Collaborative Filtering can be broken down into two main categories: Memory-Based and Model-Based.

### Memory-Based Collaborative Filtering

This approach, also known as the neighborhood-based approach, uses the entire user-item dataset to calculate similarities and make recommendations.

* **User-Based CF**: This method finds users who have rated items similarly to the target user. It then recommends items that these "similar users" liked but that the target user has not yet seen.
* **Item-Based CF**: This method finds items that are similar to the items the target user has rated highly. It recommends these similar items.

#### Measuring Similarity
To find "similar" users or items, we need to calculate a similarity score. Two common methods are:

* **Cosine Similarity**: This measures the cosine of the angle between two rating vectors. It's not about the magnitude of the ratings, but the orientation. A score of **1** means the users have very similar tastes, while **-1** means they have opposite tastes.

    $sim(u, u') = \frac{\sum_i r_{ui} r_{u'i}}{\sqrt{\sum_i r_{ui}^2} \sqrt{\sum_i r_{u'i}^2}}$
    * **Note**: This formula calculates the similarity between two users, u and u'.
    * $r_{ui}$: The rating given by user *u* to item *i*.
    * The formula compares the ratings for all items *i* that both users have rated.
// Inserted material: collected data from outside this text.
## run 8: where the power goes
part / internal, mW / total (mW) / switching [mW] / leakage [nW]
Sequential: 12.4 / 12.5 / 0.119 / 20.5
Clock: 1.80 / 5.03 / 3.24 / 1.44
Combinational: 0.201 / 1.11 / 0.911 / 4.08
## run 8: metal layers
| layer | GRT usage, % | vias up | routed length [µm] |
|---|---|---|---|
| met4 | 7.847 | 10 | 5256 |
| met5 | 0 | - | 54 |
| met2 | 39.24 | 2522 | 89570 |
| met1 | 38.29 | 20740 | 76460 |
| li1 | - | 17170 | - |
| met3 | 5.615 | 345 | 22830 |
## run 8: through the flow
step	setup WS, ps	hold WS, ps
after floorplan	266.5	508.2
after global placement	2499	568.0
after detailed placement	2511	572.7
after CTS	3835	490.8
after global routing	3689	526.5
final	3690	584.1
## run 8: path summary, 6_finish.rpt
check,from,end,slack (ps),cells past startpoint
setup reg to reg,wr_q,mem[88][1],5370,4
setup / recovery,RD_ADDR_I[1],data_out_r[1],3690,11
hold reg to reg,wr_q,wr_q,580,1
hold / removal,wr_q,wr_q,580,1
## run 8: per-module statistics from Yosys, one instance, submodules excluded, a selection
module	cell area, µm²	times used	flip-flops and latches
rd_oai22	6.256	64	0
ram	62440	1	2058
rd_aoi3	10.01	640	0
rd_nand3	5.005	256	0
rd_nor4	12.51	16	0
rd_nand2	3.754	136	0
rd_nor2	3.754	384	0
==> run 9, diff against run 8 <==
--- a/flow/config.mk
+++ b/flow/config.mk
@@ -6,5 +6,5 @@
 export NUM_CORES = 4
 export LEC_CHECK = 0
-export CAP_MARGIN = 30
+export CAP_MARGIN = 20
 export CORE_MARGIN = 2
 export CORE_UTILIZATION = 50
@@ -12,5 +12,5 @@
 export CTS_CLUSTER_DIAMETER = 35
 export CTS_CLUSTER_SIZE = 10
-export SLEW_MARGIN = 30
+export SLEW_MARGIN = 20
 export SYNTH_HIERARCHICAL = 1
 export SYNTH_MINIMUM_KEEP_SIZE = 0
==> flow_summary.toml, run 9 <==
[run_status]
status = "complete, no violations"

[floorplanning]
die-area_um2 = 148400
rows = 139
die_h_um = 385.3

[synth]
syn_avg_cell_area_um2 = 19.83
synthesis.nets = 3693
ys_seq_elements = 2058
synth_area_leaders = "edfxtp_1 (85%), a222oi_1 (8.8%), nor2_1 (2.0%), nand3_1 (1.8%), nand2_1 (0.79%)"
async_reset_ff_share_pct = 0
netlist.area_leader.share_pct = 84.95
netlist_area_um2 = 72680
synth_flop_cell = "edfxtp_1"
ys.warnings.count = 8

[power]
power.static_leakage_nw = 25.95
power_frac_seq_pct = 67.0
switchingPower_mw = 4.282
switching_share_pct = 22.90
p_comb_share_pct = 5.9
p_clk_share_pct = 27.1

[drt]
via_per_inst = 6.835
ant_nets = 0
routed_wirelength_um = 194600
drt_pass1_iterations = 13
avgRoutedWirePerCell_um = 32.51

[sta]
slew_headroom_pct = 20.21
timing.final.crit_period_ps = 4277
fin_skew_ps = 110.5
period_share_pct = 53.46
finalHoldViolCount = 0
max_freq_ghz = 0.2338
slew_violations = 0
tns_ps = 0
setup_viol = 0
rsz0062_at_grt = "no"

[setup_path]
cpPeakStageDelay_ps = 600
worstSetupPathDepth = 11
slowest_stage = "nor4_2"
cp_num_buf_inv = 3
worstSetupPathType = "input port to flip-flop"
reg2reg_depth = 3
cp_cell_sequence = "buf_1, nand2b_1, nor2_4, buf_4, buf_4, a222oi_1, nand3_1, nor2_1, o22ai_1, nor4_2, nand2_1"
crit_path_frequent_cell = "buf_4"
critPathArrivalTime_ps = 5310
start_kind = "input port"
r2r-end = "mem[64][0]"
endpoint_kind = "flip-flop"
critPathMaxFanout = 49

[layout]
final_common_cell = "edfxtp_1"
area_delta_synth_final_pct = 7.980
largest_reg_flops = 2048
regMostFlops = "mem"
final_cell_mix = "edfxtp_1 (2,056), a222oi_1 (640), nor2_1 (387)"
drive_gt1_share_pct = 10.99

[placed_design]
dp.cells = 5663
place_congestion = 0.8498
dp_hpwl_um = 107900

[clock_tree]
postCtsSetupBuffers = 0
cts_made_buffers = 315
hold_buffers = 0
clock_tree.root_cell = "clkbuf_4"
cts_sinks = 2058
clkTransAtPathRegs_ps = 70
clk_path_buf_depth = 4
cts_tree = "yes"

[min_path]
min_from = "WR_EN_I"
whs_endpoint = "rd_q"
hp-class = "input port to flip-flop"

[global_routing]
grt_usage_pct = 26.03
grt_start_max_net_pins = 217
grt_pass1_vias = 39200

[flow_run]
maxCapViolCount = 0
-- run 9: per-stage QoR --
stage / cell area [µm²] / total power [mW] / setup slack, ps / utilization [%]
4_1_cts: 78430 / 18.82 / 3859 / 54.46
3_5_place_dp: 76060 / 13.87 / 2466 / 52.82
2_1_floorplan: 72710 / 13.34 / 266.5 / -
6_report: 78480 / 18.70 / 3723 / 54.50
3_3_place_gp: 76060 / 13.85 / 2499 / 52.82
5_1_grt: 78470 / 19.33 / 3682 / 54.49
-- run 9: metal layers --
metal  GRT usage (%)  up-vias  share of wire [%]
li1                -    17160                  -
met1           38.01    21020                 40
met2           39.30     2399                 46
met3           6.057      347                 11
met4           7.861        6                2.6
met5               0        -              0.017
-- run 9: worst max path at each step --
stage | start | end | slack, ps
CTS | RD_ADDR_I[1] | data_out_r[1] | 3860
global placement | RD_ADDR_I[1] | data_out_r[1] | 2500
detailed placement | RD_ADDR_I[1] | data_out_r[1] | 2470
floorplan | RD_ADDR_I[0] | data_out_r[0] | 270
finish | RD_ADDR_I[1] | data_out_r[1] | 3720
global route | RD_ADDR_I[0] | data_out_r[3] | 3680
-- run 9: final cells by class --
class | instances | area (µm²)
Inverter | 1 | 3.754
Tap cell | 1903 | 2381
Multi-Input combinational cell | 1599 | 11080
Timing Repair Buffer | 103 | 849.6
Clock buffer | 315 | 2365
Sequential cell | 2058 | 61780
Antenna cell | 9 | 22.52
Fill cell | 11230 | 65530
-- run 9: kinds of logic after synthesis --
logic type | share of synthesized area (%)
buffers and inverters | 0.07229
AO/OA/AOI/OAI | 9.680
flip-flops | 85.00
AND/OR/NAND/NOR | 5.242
* **Euclidean Distance**: This measures the straight-line distance between two users in the rating space. A **smaller distance** means the users have more similar tastes.

#### Predicting a Rating
Once we find similar users, we can predict a target user's rating for an item they haven't seen. This is often done using a weighted average of the ratings from the most similar users.

$r_{ui} = k \sum_{u' \in U} \text{simil}(u, u') r_{u'i}$ where $k = 1 / \sum_{u' \in U} |\text{simil}(u, u')|$
* **Note**: This formula predicts the rating user *u* will give to item *i*.
* It's a weighted sum of the ratings ($r_{u'i}$) given by other users (*u'*) to that same item.
* The weight is the similarity score ($simil(u, u')$) between the target user and the other users.
* $k$ is a normalization factor to keep the prediction within the rating scale.
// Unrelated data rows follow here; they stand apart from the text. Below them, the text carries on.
Context: an optimization exercise on an open-source flow, tuned for small area. The choices shown serve that exercise and are no tape-out recipe.
The RTL was checked by simulation tests, not by an equivalence proof against the original design.
Power figures rest on the tool's default switching activity, not on a simulated workload.

== run a ==
## rom_module
module rom_module(clk, rst, data, enable, sel, selec);
input clk;
input rst;
input [1:0] sel;
input selec;
output [8:0] data;
output enable;
wire tick;
divFreq #(.freq(240), .freq_out(30)) d1(clk, rst, enable, tick);
reg started;
always @(posedge clk)
	if (rst) started <= 1'b0;
	else if (tick) started <= 1'b1;
reg [5:0] aA;
reg [4:0] cA;
wire zA = (cA == 5'd0);
always @(posedge clk) begin
	if (rst) begin
		aA <= 6'd0; cA <= 5'd0;
	end else if (tick) begin
		if (zA) begin
			if (aA == 6'd46) aA <= 6'd0;
			else cA <= 5'd1;
		end else if (cA == 5'd30) begin
			aA <= aA - 6'd16; cA <= 5'd0;
		end else begin
			aA <= aA + 1'b1; cA <= {cA[3:0], ~(cA[4] ^ cA[2])};
		end
	end
end
reg [5:0] aB;
reg [4:0] cB;
wire zB = (cB == 5'd0);
always @(posedge clk) begin
	if (rst) begin
		aB <= 6'd0; cB <= 5'd0;
	end else if (tick) begin
		if (zB) begin
			if (aB == 6'd40) aB <= 6'd0;
			else cB <= 5'd1;
		end else if (cB == 5'd30) begin
			aB <= aB - 6'd16; cB <= 5'd0;
		end else begin
			aB <= aB + 1'b1; cB <= {cB[3:0], ~(cB[4] ^ cB[2])};
		end
	end
end
wire nB = (sel == 2'b01);
wire [5:0] ma = nB ? aB : aA;
wire mz = nB ? zB : zA;
wire m0 = (ma == 6'd0);
reg [8:0] mq;
always @* begin
	case (ma)
		6'd0: mq = 9'h038;
		6'd1: mq = 9'h00E;
		6'd2: mq = 9'h001;
		6'd3: mq = 9'h120;
		6'd4: mq = 9'h120;
		6'd5: mq = 9'h120;
		6'd6: mq = 9'h120;
		6'd7: mq = 9'h120;
		6'd8: mq = 9'h120;
		6'd9: mq = 9'h120;
		6'd10: mq = 9'h120;
		6'd11: mq = 9'h150;
		6'd12: mq = 9'h172;
		6'd13: mq = 9'h169;
		6'd14: mq = 9'h16D;
		6'd15: mq = 9'h165;
		6'd16: mq = 9'h172;
		6'd17: mq = 9'h16F;
		6'd18: mq = 9'h120;
		6'd19: mq = 9'h153;
		6'd20: mq = 9'h165;
		6'd21: mq = 9'h167;
		6'd22: mq = 9'h175;
		6'd23: mq = 9'h16E;
		6'd24: mq = 9'h164;
		6'd25: mq = 9'h16F;
		6'd26: mq = 9'h120;
		6'd27: mq = 9'h154;
		6'd28: mq = 9'h165;
		6'd29: mq = 9'h172;
		6'd30: mq = 9'h163;
		6'd31: mq = 9'h165;
		6'd32: mq = 9'h172;
		6'd33: mq = 9'h16F;
		6'd34: mq = 9'h120;
		6'd35: mq = 9'h123;
		6'd36: mq = 9'h123;
		6'd37: mq = 9'h123;
		6'd38: mq = 9'h123;
		6'd39: mq = nB ? 9'h123 : 9'h120;
		6'd40: mq = 9'h120;
		6'd41: mq = 9'h120;
		6'd42: mq = 9'h120;
		6'd43: mq = 9'h120;
  ...
For scale: about 280 cells after synthesis, roughly 42 flip-flops, ~15 I/O pins, roughly 0.0023 mm² of cells after synthesis.
==> flow/config.mk <==
export PLATFORM = sky130hd
export DESIGN_NAME = rom_module
export DESIGN_NICKNAME = rom_module
export VERILOG_FILES = /design/flow/design.v
export SDC_FILE = /design/flow/constraint.sdc
export NUM_CORES = 4
export LEC_CHECK = 0
export ABC_AREA = 1
export CAP_MARGIN = 20
export CORE_MARGIN = 2
export CORE_UTILIZATION = 40
export SLEW_MARGIN = 20
==> flow/constraint.sdc <==
create_clock -name core_clock -period 8.0 [get_ports {clk}]
set_input_delay 1.6000 -clock core_clock [delete_from_list [all_inputs] [get_ports {clk}]]
set_output_delay 1.6000 -clock core_clock [all_outputs]
set_load 0.01 [all_outputs]
standard.sh (not shown) runs the stock make flow with config.mk's settings and CLKGATE_MAP_FILE= SYNTH_SCRIPT=/design/flow/synth_recipe.tcl, a recipe that flattens the netlist after the stock synthesis.
==> flow/flow/run.sh <==
#!/bin/bash
# Own layout flow: the standard layout (standard.sh) with three changes:
#  - synthesis maps the logic with a stronger area script for ABC
#    (flow/abc_area.script) in place of ORFS's abc_area.script;
#  - synthesis leaves half/full adders to ABC instead of extracting them
#    into fixed adder cells first;
#  - the port buffers are the smallest buffer, sky130_fd_sc_hd__buf_1;
#  - clock tree synthesis adds no dummy loads to balance the tree.
# Registers, their names and cells come from the standard synthesis; the
# rest of the layout is the standard flow. Each tool's full output is in
# orfs/logs/ and the whole run's output in flow_run.log.
set -euo pipefail
W=$(pwd)
cat > "$W/own_synth.tcl" <<EOT
proc abc {args} {
  set i [lsearch -exact \$args -script]
  if {\$i >= 0} { lset args [expr {\$i + 1}] {$W/flow/abc_area.script} }
  yosys abc {*}\$args
}
proc extract_fa {args} {}
source {$W/synth_recipe.tcl}
EOT
bash "$W/standard.sh" SYNTH_SCRIPT="$W/own_synth.tcl" \
  BUFFER_PORTS_ARGS="-buffer_cell sky130_fd_sc_hd__buf_1" \
  CTS_ARGS="-sink_clustering_enable -repair_clock_nets -dont_use_dummy_load -buf_list sky130_fd_sc_hd__clkbuf_4 -sink_clustering_size 10" finish > "$W/flow_run.log" 2>&1
==> flow/flow/abc_area.script <==
strash
&get -n
&deepsyn -J 50 -T 120
&dch -f
&nf -p -R 1000 -F 8 -C 32
&put
Setup changes, run a to run b
--- a/flow/flow/run.sh
+++ b/flow/flow/run.sh
@@ -25 +25 @@
-  CTS_ARGS="-sink_clustering_enable -repair_clock_nets -dont_use_dummy_load -buf_list sky130_fd_sc_hd__clkbuf_4 -sink_clustering_size 10" finish > "$W/flow_run.log" 2>&1
+  CTS_ARGS="-sink_clustering_enable -repair_clock_nets -dont_use_dummy_load" finish > "$W/flow_run.log" 2>&1
Notes after the runs:
Per the final summary, run b finished and its layout is clean on timing, DRC and antenna.
Run a → run b: initial antenna violation count shows no meaningful change, fraction of power spent switching nets shows a reduction of 1.4 points.
On run b: clock tree cell share of total cell area is 1.2 points higher than what run a gave.
Run b vs run a, number of global-route vias before repair went up by 0.46%.
Detailed-route wire length on metal 1, run b and run a: larger value in run a
Final-layout worst hold slack was higher in run a than in run b.
For overall routed net length, run a and run b come out practically identical.
The higher via count of run b and run a is in run a.
Run b — relative contribution of sequential cells to total power 3.6 points lower, run a as reference

separate check: timing with driven ports:
No port has a modelled driver above. Below, the same layouts with a new extraction and two added sets of constraints. Step 1 sets driving cells, clkbuf_16 on the clock port and buf_2 on the other inputs (assumed; they add their load-dependent delay and slew). Step 2 times the ports against the registers' clock, not the clock port: input delays grow and output delays shrink by t, the midpoint of the rising clock arrivals with the driver on. Three values: ideal, step 1, step 2; two values: the first two.
run	shift t [ns]	setup WS [ns]	worst setup path at the end	clock arrival spread, ns
run a	0.357	1.590 / 1.565 / 1.565	input to output	0.019 / 0.019
run b	0.306	1.597 / 1.572 / 1.572	input to output	0.010 / 0.011
After both steps setup and hold are still met in every run listed.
### Model-Based Collaborative Filtering

Instead of using the entire dataset for every prediction, this approach builds a **model** from the data to learn user and item profiles.

#### Matrix Factorization
A very powerful model-based technique is **Matrix Factorization**. The idea is to take the very large and sparse user-item rating matrix and decompose it into two smaller, dense matrices:
1.  A **user-factor matrix (U)**: Represents each user in terms of a small number of "latent factors".
2.  An **item-factor matrix (V)**: Represents each item in terms of the same latent factors.
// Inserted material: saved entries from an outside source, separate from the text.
Context: an optimization exercise on an open-source flow, tuned for a short achievable clock period and few clock cycles. The choices shown serve that exercise and are no tape-out recipe.
Function was checked by simulation only, so behaviour that the tests miss may differ from the original.
Power is estimated from default activity; no workload was simulated.

==> design.v <==
module alu_module (
    input [31:0] in_A, in_B,
    input [2:0] alu_sel,
    input variant_sel,
    output reg [31:0] alu_out
);
    wire [31:0] sum = variant_sel ? in_A - in_B : in_A + in_B;
    wire lt  = $signed(in_A) < $signed(in_B);
    wire ltu = in_A < in_B;
    wire [31:0] shl = in_A << in_B[4:0];
    wire [31:0] shr = $signed({variant_sel & in_A[31], in_A}) >>> in_B[4:0];
    always @(*) begin
        case (alu_sel)
        3'b000: alu_out = sum;
        3'b001:     alu_out = shl;
        3'b010:     alu_out = {31'd0, lt};
        3'b011:    alu_out = {31'd0, ltu};
        3'b100:     alu_out = in_A ^ in_B;
        3'b110:      alu_out = in_A | in_B;
        3'b111:     alu_out = in_A & in_B;
        default:      alu_out = shr;
        endcase
    end
endmodule
module branch_comp(
    input [31:0] rs1,
    input [31:0] rs2,
    input [2:0] branch_sel,
    output reg branch_taken
);
    wire eq  = rs1 == rs2;
    wire lt  = $signed(rs1) < $signed(rs2);
    wire ltu = rs1 < rs2;
    always @(*) begin
        case (branch_sel)
            3'b000:  branch_taken = eq;
            3'b001:  branch_taken = !eq;
            3'b100:  branch_taken = lt;
            3'b101:  branch_taken = !lt;
            3'b110: branch_taken = ltu;
            3'b111: branch_taken = !ltu;
            default:   branch_taken = 1'b0;
        endcase
    end
endmodule
module instruction_decoder(
    input [31:0] inst,
    output [4:0] rs1,
    output [4:0] rs2,
    output [4:0] rd,
    output uses_rs1,
    output uses_rs2,
    output reg_write,      
    output is_load,
    output is_store,
    output is_branch,
    output is_jal,
    output is_jalr,
    output a_pc,           
    output a_zero,         
    output b_imm,          
    output [2:0] alu_f3,
    output alu_alt,
    output [2:0] f3,
    output [31:0] alu_imm,
    output [31:0] tgt_imm  
);
    wire [4:0] op = inst[6:2];
    wire lui    = op == 5'b01101;
    wire auipc  = op == 5'b00101;
    wire jal    = op == 5'b11011;
    wire jalr   = op == 5'b11001;
    wire branch = op == 5'b11000;
    wire load   = op == 5'b00000;
    wire store  = op == 5'b01000;
    wire opimm  = op == 5'b00100;
    wire opreg  = op == 5'b01100;
    assign rs1 = inst[19:15];
    assign rs2 = inst[24:20];
    assign rd  = inst[11:7];
    assign f3  = inst[14:12];
    assign uses_rs1  = jalr | branch | load | store | opimm | opreg;
    assign uses_rs2  = branch | store | opreg;
    assign reg_write = lui | auipc | jal | jalr | load | opimm | opreg;
    assign is_load   = load;
    assign is_store  = store;
    assign is_branch = branch;
    assign is_jal    = jal;
    assign is_jalr   = jalr;
    assign a_pc      = auipc | jal | jalr;
    assign a_zero    = lui;
    assign b_imm     = !opreg;
    assign alu_f3    = (opimm | opreg) ? inst[14:12] : 3'b000;
    assign alu_alt   = inst[30] & (opreg | (opimm & inst[14:12] == 3'b101));
    wire [31:0] imm_i = {{21{inst[31]}}, inst[30:20]};
    wire [31:0] imm_s = {{21{inst[31]}}, inst[30:25], inst[11:7]};
    wire [31:0] imm_u = {inst[31:12], 12'd0};
    wire [31:0] imm_b = {{20{inst[31]}}, inst[7], inst[30:25], inst[11:8], 1'b0};
    wire [31:0] imm_j = {{12{inst[31]}}, inst[19:12], inst[20], inst[30:21], 1'b0};
    assign alu_imm = (lui | auipc) ? imm_u : store ? imm_s : (jal | jalr) ? 32'd4 : imm_i;
    assign tgt_imm = jal ? imm_j : jalr ? imm_i : imm_b;
endmodule
module reg_file (
    input clk,
    input we,
    input [4:0] ra1, ra2, wa,
    input [31:0] wd,
    output [31:0] rd1, rd2
);
    reg [31:0] registers [31:1];
    assign rd1 = ra1 == 5'd0 ? 32'h00000000 : registers[ra1];
    assign rd2 = ra2 == 5'd0 ? 32'h00000000 : registers[ra2];
    always @(posedge clk) begin
        if (we && wa != 5'd0)
            registers[wa] <= wd;
    end
endmodule
module mem_r_decoder(
    input [2:0] fnc,
    input [1:0] byte_offset,
    input [31:0] raw_data,
    output [31:0] data_out
);
    wire [15:0] half = byte_offset[1] ? raw_data[31:16] : raw_data[15:0];
    wire [7:0]  bsel = byte_offset[0] ? half[15:8] : half[7:0];
    wire sgn_b = !fnc[2] & bsel[7];
    wire sgn_h = !fnc[2] & half[15];
    assign data_out = fnc[1] ? raw_data :
                      fnc[0] ? {{16{sgn_h}}, half} :
                               {{24{sgn_b}}, bsel};
endmodule
module mem_wr_decoder(
    input [2:0] fnc,
    input [1:0] addr,
    input [31:0] wr_data,
    output reg [31:0] wr_dout,
    output reg [3:0] wr_mask
);
    always @(*) begin
        case (fnc[1:0])
        2'b00: begin
            wr_dout = {4{wr_data[7:0]}};
            wr_mask = 4'b0001 << addr;
        end
        2'b01: begin
            wr_dout = {2{wr_data[15:0]}};
            wr_mask = addr[1] ? 4'b1100 : 4'b0011;
        end
        default: begin
            wr_dout = wr_data;
            wr_mask = 4'b1111;
        end
        endcase
    end
endmodule
module hazard_control (
    input [4:0] rs1, rs2,
    input uses_rs1, uses_rs2,
    input [31:0] rf_rs1, rf_rs2,
    input a_pc, a_zero, b_imm,
    input [31:0] pc, imm,
    input ex_we, ex_ld,
    input [4:0] ex_rd,
    input [31:0] ex_val,
    input m1_we, m1_ld,
    input [4:0] m1_rd,
    input [31:0] m1_val,
    input m2_we, m2_ld,
    input [4:0] m2_rd,
    input [31:0] m2_val,
    input [31:0] m2_ld_val,
    input w_we,
    input [4:0] w_rd,
    input [31:0] w_val,
    output [31:0] rs1_val, rs2_val,    
    output [31:0] a_val, b_val,        
    output stall
);
    wire e1 = ex_we && rs1 == ex_rd;
    wire e2 = ex_we && rs2 == ex_rd;
    wire a1 = m1_we && rs1 == m1_rd;
    wire a2 = m1_we && rs2 == m1_rd;
    wire b1 = m2_we && rs1 == m2_rd;
    wire b2 = m2_we && rs2 == m2_rd;
    wire c1 = w_we && rs1 == w_rd;
    wire c2 = w_we && rs2 == w_rd;
    wire l1 = b1 && m2_ld && !e1 && !a1;
    wire l2 = b2 && m2_ld && !e2 && !a2;
    wire [31:0] r1 = a1 ? m1_val : b1 ? m2_val : c1 ? w_val : rf_rs1;
    wire [31:0] r2 = a2 ? m1_val : b2 ? m2_val : c2 ? w_val : rf_rs2;
    function [31:0] pick3;
        input s_ex, s_ld;
        input [31:0] v_ex, v_ld, v_other;
        pick3 = ({32{s_ex}} & v_ex) | ({32{s_ld}} & v_ld) | ({32{!s_ex && !s_ld}} & v_other);
    endfunction
    assign rs1_val = pick3(e1, l1, ex_val, m2_ld_val, r1);
    assign rs2_val = pick3(e2, l2, ex_val, m2_ld_val, r2);
    wire a_reg = !a_pc && !a_zero;
    wire [31:0] a_early = a_pc ? pc : a_zero ? 32'd0 : r1;
    wire [31:0] b_early = b_imm ? imm : r2;
    assign a_val = pick3(a_reg && e1, a_reg && l1, ex_val, m2_ld_val, a_early);
    assign b_val = pick3(!b_imm && e2, !b_imm && l2, ex_val, m2_ld_val, b_early);
    assign stall = (uses_rs1 && ((e1 && ex_ld) || (a1 && m1_ld))) ||
                   (uses_rs2 && ((e2 && ex_ld) || (a2 && m1_ld)));
endmodule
These **latent factors** are hidden features that the algorithm learns from the data. For movies, these factors might represent dimensions like "comedy vs. drama," "action-packed vs. slow-paced," or "blockbuster vs. arthouse film."

#### Alternating Least Squares (ALS)
**Alternating Least Squares (ALS)** is a popular algorithm for learning the user and item factor matrices (U and V).
* **Goal**: Find U and V such that their product ($U \times V^T$) closely approximates the original rating matrix.
* **Process**: It works by first fixing the user matrix (U) and solving for the best item matrix (V). Then, it fixes the new V and solves for the best U. This process is repeated—*alternating* back and forth—until the error between the predicted ratings and the actual ratings is minimized.

#### Collaborative Filtering in Spark
Apache Spark's machine learning library (`spark.ml`) has a built-in, scalable implementation of **model-based collaborative filtering** that uses the **Alternating Least Squares (ALS)** algorithm.